Instructions to follow: Report every line of the records beneath this task that holds the string "fill".

Top of Given data

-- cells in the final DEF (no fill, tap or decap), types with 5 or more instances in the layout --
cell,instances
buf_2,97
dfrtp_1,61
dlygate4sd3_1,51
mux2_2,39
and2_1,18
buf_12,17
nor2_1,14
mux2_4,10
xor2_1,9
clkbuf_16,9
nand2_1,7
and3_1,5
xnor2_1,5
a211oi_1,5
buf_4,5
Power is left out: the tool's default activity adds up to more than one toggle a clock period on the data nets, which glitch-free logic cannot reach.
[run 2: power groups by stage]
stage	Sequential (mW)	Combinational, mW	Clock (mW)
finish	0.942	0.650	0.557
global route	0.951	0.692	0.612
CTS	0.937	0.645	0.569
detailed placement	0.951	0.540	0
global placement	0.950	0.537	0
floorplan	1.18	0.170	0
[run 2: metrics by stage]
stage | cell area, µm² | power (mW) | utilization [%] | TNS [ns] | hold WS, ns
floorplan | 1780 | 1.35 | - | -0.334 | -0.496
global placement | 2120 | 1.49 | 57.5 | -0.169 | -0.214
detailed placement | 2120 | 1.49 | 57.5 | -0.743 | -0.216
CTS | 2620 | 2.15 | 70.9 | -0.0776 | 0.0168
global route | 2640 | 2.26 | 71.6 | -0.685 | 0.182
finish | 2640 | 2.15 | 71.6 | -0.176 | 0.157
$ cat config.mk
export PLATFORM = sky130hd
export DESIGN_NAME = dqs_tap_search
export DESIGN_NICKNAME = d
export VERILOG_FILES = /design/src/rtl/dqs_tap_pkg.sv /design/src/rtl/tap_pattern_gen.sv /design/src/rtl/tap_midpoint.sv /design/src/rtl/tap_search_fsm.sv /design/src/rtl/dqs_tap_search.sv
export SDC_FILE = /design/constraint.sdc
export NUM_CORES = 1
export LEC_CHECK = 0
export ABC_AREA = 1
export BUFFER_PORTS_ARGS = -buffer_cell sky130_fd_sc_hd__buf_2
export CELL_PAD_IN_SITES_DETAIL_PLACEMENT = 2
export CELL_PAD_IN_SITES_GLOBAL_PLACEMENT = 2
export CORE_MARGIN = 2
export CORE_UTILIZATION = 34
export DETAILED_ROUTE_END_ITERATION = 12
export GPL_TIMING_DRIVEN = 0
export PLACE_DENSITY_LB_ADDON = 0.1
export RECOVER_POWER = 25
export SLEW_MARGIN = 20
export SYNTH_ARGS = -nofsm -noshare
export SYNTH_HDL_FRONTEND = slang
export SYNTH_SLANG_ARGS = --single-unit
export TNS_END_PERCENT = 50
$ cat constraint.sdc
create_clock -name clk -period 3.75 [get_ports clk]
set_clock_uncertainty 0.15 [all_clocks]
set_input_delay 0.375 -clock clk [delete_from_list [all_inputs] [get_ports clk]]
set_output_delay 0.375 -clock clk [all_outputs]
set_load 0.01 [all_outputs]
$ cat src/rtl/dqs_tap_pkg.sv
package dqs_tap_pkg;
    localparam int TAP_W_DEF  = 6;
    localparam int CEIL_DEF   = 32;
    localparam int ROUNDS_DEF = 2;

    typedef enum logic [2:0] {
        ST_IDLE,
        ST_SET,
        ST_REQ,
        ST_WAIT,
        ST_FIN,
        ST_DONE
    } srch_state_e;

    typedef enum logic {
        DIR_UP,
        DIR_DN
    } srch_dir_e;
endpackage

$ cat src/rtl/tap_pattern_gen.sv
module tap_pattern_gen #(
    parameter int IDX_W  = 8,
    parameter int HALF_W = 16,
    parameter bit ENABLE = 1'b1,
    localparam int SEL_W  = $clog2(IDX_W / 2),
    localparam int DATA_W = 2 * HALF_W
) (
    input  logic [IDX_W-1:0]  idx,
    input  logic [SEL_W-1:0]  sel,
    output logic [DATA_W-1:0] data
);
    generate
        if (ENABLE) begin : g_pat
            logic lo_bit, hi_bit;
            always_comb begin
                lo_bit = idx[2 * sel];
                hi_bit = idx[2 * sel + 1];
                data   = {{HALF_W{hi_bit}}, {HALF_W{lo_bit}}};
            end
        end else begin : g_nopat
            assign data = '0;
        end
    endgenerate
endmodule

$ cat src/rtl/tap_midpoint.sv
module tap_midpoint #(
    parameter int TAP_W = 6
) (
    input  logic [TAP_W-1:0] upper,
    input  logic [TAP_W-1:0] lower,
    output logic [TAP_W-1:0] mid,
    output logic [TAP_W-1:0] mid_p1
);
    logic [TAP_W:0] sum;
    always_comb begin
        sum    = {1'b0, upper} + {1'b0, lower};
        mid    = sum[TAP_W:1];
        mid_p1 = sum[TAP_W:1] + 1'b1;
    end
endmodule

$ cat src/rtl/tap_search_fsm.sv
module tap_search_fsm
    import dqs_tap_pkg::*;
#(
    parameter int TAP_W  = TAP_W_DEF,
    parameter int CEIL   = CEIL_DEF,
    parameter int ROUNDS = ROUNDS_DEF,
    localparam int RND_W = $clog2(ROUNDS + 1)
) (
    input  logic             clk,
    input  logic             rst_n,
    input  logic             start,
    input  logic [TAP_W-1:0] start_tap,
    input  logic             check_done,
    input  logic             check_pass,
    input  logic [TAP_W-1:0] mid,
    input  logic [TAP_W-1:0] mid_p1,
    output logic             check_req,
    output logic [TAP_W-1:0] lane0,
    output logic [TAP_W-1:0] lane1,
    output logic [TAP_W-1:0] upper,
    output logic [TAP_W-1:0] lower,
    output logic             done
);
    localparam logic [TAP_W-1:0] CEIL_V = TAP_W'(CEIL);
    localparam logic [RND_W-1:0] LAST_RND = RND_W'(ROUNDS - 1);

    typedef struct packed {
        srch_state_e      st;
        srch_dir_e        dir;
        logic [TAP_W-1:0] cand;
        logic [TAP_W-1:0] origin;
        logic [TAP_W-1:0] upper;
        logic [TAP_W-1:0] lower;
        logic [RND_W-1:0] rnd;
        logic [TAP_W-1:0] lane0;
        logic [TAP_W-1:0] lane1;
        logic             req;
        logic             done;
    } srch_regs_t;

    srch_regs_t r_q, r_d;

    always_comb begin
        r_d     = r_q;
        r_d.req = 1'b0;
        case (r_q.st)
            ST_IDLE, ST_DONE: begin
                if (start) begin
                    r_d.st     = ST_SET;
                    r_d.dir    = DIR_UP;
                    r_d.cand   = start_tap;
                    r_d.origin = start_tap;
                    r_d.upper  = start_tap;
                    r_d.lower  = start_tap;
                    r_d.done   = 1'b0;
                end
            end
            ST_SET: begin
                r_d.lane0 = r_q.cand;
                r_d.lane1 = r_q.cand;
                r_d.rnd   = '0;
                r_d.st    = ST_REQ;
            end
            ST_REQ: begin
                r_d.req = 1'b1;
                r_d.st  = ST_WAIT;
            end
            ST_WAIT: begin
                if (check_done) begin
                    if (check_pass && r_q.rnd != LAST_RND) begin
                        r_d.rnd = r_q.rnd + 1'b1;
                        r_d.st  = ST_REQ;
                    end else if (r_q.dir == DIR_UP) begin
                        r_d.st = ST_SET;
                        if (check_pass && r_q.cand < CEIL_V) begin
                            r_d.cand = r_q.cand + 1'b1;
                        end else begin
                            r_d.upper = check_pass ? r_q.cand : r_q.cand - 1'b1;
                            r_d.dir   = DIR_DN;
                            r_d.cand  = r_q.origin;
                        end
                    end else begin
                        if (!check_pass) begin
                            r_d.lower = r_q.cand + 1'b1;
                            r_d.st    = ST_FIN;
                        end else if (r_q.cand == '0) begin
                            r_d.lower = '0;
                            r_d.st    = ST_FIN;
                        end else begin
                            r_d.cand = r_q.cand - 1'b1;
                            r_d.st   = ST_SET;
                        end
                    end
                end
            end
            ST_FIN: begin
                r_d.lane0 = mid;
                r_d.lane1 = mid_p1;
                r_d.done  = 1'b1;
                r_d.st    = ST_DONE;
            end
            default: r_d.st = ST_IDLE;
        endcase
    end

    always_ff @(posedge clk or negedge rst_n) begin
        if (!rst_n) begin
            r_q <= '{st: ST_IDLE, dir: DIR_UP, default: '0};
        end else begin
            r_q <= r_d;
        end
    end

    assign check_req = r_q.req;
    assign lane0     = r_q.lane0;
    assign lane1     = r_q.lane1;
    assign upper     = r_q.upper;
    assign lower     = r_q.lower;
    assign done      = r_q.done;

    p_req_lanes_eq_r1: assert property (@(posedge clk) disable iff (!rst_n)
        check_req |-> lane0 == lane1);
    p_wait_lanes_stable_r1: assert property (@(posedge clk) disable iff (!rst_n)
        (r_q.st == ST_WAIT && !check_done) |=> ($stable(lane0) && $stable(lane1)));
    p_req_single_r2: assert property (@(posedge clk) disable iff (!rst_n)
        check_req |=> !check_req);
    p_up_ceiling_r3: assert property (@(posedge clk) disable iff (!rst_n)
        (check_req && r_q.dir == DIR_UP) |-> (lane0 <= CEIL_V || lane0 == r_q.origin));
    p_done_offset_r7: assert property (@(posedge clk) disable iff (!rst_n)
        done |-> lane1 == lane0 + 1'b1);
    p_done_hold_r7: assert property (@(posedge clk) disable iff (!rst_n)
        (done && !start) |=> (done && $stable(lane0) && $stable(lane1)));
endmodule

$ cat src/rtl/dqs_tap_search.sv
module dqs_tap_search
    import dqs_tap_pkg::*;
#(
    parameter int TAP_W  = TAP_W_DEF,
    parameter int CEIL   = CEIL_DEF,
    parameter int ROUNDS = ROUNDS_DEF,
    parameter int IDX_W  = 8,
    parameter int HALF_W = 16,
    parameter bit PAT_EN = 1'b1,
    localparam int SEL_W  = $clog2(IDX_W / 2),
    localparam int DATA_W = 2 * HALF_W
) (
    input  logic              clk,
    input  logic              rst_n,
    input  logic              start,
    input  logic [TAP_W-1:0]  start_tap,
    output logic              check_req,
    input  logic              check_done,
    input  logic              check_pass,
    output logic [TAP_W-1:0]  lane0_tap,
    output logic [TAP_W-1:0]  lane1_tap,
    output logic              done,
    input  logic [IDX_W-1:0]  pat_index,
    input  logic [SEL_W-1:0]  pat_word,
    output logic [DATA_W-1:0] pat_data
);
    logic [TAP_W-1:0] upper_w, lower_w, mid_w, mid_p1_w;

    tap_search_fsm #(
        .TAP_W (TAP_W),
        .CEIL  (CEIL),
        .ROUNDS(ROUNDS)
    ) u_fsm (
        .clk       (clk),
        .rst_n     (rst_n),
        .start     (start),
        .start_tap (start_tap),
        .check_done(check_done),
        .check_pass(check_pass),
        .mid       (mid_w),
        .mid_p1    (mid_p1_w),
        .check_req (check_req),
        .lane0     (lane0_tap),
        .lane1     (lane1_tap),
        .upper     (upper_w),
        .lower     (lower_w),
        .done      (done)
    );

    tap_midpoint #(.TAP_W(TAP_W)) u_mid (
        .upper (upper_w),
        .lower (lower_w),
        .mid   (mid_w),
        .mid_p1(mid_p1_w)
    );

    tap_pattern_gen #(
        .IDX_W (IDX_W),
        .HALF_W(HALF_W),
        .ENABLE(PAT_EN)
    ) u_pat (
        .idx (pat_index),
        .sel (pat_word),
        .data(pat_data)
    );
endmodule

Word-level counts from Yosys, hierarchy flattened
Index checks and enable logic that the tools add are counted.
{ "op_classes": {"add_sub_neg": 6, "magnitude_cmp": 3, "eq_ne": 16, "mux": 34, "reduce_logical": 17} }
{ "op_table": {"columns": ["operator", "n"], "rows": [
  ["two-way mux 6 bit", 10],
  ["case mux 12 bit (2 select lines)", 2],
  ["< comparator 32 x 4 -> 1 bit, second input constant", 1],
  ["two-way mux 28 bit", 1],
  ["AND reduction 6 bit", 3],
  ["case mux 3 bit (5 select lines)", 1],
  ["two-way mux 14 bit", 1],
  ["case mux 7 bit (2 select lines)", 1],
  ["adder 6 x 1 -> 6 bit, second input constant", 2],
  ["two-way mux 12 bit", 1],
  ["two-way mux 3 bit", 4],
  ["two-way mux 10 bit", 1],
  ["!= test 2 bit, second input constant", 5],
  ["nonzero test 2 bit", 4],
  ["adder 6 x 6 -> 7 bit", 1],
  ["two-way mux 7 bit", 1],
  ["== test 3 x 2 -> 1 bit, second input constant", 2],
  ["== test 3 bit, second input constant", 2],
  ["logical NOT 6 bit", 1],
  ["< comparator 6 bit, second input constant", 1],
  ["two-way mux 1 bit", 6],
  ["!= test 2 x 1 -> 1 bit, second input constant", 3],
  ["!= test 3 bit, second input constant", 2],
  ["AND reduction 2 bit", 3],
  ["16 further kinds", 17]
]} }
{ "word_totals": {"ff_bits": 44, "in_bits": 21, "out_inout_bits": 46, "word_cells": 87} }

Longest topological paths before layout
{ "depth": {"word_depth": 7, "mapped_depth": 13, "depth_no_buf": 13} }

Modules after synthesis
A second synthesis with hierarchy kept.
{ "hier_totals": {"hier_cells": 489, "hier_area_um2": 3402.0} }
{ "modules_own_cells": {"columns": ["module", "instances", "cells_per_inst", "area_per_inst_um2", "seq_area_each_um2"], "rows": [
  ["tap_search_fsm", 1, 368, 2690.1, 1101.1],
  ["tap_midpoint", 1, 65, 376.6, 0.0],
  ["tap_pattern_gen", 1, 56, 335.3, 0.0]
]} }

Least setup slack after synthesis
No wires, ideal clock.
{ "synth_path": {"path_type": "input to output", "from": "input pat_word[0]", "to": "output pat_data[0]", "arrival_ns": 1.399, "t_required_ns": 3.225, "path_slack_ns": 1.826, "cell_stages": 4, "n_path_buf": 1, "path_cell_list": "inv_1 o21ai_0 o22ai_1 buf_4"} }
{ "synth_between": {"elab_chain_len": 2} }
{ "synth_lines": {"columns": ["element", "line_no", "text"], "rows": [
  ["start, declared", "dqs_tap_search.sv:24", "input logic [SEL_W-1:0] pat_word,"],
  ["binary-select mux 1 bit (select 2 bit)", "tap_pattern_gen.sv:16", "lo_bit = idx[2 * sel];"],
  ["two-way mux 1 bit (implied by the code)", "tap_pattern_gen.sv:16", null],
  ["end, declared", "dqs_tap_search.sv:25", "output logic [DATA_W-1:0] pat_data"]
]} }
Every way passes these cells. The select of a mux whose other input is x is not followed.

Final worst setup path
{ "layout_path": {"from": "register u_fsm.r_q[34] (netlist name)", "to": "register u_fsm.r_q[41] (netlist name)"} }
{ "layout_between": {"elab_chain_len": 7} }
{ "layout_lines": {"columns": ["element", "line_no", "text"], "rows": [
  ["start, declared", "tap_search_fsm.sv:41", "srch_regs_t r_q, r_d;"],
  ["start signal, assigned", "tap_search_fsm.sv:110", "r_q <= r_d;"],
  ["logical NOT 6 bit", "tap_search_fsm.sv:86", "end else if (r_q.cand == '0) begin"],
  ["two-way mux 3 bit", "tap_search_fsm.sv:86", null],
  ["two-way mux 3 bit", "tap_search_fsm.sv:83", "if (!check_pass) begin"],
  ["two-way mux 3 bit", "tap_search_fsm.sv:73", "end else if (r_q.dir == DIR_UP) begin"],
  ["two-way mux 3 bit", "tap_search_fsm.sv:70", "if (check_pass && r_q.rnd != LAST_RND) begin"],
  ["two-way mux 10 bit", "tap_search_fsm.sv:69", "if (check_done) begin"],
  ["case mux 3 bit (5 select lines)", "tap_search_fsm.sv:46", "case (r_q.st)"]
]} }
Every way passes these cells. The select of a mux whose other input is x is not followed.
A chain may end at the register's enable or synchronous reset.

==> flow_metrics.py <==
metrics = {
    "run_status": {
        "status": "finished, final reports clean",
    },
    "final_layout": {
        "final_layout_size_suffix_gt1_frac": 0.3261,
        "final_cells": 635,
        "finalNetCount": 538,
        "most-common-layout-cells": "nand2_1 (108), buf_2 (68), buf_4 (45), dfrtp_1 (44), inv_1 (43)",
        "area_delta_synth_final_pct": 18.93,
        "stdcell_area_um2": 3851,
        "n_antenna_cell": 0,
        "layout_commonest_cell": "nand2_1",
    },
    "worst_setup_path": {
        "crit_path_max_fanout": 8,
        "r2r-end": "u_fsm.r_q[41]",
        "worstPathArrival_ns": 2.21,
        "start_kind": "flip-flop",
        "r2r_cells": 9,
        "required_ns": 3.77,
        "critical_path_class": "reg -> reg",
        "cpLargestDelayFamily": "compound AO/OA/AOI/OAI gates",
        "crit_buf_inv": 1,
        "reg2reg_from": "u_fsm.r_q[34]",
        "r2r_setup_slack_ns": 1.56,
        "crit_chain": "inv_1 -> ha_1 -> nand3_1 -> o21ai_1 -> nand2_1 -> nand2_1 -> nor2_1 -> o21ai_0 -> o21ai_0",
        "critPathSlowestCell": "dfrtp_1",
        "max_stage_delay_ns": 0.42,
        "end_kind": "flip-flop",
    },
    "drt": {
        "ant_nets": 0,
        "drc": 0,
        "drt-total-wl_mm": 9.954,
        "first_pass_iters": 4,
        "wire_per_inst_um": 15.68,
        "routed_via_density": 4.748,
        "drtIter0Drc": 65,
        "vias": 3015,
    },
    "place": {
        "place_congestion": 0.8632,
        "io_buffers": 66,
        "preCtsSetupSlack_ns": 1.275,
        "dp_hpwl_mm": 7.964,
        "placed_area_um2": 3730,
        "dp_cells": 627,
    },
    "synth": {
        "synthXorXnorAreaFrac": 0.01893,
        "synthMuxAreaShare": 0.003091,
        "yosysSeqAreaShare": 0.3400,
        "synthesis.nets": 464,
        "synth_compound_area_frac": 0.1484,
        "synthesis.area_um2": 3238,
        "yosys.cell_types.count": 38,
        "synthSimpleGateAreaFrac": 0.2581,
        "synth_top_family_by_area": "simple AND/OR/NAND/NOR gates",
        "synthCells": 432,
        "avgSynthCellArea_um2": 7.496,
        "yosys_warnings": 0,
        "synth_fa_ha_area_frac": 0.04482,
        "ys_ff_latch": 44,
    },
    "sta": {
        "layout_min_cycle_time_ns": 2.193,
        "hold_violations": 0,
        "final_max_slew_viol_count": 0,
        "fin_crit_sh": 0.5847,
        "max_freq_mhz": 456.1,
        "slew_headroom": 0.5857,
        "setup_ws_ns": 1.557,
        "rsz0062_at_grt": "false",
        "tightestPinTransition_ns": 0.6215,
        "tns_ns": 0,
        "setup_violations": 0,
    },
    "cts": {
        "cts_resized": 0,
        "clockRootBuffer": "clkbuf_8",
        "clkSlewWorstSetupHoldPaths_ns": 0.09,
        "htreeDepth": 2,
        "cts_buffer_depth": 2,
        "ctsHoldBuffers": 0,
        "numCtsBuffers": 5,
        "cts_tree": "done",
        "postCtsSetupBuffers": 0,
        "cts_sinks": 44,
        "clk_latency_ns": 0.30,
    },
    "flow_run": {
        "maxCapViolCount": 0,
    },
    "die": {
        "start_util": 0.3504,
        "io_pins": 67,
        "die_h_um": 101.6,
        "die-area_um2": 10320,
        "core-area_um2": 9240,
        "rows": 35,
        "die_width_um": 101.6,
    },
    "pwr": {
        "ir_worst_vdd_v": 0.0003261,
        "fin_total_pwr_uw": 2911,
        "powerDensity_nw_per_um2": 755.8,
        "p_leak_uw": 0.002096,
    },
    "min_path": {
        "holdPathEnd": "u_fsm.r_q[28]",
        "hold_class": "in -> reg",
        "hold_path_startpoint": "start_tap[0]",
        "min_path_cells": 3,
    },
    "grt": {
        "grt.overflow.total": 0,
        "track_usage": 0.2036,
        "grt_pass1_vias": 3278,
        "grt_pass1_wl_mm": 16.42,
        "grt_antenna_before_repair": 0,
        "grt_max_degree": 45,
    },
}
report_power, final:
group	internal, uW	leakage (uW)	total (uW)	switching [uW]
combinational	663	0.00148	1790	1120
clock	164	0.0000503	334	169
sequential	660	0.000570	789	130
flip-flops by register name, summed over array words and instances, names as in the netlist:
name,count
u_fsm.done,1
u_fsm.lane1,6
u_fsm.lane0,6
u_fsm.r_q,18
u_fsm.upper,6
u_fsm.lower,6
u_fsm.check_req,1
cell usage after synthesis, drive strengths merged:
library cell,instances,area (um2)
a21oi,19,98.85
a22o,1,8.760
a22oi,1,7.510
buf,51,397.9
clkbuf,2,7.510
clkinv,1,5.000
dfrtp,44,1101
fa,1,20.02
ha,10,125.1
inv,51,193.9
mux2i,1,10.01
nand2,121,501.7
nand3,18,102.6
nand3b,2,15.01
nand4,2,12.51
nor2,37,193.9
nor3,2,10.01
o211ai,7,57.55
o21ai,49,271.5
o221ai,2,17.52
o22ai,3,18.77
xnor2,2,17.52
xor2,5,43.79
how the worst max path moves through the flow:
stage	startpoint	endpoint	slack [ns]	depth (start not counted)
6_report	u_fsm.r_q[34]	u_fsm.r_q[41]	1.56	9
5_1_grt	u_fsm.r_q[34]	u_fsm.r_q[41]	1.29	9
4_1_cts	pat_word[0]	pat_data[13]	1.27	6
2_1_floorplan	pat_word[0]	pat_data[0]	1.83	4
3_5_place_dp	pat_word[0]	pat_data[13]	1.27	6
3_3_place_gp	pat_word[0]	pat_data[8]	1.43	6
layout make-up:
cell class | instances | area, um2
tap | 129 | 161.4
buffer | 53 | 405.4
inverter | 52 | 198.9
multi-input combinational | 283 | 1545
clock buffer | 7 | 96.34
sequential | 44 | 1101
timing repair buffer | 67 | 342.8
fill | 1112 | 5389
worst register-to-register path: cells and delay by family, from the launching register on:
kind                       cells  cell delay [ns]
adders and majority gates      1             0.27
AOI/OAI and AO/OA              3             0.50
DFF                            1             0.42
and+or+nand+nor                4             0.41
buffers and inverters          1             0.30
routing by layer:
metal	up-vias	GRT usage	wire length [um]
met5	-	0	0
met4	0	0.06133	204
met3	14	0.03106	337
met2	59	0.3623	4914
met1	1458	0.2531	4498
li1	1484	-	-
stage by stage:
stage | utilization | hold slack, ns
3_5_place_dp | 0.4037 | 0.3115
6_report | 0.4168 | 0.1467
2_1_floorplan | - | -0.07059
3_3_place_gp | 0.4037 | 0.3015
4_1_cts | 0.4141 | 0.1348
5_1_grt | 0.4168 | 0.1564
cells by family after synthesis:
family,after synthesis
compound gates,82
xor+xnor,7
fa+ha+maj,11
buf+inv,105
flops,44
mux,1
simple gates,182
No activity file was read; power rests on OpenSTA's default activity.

Bottom of Given data

Answer section:
-- cells in the final DEF (no fill, tap or decap), types with 5 or more instances in the layout --
fill | 1112 | 5389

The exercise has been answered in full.